Prompt:
Copy exactly the lines of the material below that run from the one containing "Word-level counts from" through the one containing "logic cells: 22". Copy no other lines.
---------- Supplied records ----------
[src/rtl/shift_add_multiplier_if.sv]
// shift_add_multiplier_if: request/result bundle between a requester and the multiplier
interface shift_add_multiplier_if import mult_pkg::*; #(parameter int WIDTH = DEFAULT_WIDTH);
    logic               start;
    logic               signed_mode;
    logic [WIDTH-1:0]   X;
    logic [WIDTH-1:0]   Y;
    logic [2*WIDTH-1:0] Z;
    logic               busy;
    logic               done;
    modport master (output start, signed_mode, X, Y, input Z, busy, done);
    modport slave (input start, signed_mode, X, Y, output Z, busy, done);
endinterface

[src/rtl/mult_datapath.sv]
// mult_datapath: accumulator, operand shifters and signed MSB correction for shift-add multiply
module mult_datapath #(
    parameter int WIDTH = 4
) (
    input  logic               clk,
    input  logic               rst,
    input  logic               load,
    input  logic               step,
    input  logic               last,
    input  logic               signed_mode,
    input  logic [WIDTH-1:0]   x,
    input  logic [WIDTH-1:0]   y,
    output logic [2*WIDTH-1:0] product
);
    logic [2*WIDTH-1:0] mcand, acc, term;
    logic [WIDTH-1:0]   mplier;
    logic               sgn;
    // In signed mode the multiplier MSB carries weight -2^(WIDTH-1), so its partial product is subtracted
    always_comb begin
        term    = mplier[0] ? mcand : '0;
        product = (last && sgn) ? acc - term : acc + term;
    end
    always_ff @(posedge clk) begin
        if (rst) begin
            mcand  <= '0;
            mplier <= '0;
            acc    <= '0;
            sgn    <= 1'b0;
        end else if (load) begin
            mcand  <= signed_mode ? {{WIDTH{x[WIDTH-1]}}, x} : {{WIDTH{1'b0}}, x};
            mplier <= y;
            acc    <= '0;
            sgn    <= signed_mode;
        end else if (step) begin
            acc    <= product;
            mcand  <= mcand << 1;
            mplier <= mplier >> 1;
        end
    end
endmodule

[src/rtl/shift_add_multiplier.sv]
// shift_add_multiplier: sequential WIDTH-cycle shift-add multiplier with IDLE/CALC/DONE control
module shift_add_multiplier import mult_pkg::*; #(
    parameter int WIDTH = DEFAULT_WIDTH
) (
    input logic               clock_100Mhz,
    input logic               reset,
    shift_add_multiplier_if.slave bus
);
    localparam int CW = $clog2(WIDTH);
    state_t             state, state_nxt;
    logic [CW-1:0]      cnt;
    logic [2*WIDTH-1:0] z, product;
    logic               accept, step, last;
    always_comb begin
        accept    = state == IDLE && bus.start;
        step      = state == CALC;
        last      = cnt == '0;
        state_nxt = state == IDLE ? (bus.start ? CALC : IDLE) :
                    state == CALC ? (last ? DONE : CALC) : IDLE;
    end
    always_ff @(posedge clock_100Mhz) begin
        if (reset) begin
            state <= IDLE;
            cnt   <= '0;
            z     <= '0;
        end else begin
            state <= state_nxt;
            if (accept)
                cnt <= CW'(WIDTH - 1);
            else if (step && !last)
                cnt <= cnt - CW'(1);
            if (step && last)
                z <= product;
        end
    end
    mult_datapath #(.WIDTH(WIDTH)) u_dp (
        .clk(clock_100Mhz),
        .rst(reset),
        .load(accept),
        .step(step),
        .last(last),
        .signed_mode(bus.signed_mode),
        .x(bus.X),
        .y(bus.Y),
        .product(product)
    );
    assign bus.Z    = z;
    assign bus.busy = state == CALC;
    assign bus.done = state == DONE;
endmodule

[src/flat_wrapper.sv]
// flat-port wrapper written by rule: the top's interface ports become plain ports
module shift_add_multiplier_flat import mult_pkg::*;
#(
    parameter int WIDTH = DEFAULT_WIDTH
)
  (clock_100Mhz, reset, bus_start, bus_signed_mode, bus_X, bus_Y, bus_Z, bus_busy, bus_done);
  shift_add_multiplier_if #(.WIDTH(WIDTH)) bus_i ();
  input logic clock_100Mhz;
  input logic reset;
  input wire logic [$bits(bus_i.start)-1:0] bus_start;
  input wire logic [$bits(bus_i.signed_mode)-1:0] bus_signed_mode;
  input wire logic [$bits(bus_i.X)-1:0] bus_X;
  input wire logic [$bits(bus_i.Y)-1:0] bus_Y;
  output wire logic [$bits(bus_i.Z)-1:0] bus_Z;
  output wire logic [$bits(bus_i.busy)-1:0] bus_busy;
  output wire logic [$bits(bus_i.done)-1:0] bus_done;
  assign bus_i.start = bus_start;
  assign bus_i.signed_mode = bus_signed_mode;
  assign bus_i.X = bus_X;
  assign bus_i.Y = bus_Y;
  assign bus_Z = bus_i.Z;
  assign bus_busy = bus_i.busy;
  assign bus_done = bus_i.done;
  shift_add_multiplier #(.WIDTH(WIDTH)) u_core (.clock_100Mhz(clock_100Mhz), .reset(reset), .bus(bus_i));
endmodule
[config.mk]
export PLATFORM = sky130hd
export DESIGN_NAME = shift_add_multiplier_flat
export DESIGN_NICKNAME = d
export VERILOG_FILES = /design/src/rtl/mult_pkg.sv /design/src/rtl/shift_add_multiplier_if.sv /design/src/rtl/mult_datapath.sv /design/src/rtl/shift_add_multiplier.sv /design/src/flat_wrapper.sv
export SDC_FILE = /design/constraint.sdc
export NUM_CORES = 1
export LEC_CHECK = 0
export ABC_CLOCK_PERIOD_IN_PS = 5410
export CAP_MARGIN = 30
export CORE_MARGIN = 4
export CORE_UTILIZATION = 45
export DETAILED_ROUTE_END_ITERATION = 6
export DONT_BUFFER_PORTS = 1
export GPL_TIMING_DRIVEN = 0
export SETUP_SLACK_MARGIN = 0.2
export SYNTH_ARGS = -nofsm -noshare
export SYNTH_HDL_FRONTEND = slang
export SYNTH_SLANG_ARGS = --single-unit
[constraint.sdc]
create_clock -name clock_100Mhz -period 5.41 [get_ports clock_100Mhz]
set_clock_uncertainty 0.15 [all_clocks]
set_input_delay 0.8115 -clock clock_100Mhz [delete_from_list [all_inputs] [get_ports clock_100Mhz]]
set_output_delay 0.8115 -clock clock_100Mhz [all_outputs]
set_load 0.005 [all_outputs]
----------
---------- Supplied records ----------
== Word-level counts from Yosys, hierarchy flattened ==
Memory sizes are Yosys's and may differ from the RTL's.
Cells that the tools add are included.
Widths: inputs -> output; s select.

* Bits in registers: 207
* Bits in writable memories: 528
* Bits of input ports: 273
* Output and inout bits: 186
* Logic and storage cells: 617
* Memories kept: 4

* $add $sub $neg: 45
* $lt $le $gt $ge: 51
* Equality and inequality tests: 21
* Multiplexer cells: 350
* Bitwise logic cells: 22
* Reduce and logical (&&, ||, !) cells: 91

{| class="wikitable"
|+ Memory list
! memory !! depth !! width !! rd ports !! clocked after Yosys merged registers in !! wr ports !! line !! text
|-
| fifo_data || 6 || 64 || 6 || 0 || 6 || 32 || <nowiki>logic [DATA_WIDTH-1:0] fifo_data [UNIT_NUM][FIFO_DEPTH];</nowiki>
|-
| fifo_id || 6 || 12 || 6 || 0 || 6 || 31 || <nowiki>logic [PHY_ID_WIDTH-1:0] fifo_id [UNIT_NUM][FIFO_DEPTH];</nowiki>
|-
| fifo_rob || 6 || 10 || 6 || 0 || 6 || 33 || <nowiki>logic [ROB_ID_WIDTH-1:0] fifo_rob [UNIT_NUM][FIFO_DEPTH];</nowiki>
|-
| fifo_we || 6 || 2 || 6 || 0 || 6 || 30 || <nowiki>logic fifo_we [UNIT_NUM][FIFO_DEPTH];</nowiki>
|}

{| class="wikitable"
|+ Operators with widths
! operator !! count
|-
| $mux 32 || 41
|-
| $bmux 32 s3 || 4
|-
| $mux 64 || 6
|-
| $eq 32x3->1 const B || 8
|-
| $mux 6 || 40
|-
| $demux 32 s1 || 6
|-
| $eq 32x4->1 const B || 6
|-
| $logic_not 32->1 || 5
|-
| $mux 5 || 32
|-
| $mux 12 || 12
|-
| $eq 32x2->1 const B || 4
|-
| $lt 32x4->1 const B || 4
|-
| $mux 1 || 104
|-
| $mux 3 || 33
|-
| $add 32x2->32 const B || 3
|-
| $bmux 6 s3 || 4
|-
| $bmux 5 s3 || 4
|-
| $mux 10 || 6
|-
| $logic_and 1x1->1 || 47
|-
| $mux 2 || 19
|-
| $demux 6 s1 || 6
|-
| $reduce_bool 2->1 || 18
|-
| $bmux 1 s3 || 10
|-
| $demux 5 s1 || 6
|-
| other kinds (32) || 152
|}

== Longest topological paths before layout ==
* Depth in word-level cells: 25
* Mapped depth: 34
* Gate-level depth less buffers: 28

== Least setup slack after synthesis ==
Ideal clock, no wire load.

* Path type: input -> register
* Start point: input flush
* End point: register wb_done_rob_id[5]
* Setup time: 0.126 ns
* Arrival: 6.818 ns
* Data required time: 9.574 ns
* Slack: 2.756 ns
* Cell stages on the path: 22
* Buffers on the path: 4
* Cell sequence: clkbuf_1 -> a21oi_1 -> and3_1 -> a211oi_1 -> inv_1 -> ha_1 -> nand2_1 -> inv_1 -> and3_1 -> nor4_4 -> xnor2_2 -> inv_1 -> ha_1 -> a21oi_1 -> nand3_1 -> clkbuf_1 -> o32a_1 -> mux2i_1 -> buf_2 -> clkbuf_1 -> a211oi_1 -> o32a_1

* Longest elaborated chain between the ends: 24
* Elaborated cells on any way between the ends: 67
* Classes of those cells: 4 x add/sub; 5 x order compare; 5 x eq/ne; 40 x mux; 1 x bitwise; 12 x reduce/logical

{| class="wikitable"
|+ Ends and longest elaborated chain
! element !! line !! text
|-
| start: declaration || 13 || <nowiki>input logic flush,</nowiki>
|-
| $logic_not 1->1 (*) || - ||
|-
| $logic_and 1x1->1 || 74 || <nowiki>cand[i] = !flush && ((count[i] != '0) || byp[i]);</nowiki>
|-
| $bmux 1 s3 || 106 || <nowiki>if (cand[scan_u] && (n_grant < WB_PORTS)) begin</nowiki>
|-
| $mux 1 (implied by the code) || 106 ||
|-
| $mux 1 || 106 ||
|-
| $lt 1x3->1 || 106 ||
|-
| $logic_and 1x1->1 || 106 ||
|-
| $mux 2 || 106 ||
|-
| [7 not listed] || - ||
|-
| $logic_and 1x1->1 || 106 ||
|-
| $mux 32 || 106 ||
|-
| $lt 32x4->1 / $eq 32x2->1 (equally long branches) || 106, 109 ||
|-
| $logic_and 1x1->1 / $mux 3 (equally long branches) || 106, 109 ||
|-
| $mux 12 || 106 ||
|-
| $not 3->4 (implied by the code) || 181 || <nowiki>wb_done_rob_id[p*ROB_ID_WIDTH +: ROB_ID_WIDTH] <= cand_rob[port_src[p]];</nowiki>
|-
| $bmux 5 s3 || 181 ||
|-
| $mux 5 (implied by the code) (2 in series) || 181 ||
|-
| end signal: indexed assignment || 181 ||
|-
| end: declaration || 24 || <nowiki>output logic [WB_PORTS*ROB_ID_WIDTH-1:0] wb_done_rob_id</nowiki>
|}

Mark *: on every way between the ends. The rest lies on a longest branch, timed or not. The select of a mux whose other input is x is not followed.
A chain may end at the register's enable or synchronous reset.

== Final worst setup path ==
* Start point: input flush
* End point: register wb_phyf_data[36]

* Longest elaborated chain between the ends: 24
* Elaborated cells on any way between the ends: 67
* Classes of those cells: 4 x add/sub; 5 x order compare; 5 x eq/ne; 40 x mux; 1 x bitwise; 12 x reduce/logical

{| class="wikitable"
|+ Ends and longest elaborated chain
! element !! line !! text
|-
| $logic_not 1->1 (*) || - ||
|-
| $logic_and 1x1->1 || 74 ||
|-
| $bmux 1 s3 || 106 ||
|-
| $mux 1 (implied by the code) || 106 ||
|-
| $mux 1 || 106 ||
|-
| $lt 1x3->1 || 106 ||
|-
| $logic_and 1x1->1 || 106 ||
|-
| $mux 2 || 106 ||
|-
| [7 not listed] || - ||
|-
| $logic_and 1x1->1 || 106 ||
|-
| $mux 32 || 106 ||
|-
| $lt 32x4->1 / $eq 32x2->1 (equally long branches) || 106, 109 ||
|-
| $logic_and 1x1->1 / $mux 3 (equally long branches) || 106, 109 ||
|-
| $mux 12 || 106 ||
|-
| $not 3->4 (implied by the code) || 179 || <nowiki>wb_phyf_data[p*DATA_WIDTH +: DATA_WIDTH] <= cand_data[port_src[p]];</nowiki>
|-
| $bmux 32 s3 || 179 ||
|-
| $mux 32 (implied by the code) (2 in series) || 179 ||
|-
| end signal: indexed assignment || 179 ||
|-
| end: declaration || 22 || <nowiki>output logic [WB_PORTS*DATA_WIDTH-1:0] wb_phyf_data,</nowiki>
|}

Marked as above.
----------
Response box:
== Word-level counts from Yosys, hierarchy flattened ==
Memory sizes are Yosys's and may differ from the RTL's.
Cells that the tools add are included.
Widths: inputs -> output; s select.

* Bits in registers: 207
* Bits in writable memories: 528
* Bits of input ports: 273
* Output and inout bits: 186
* Logic and storage cells: 617
* Memories kept: 4

* $add $sub $neg: 45
* $lt $le $gt $ge: 51
* Equality and inequality tests: 21
* Multiplexer cells: 350
* Bitwise logic cells: 22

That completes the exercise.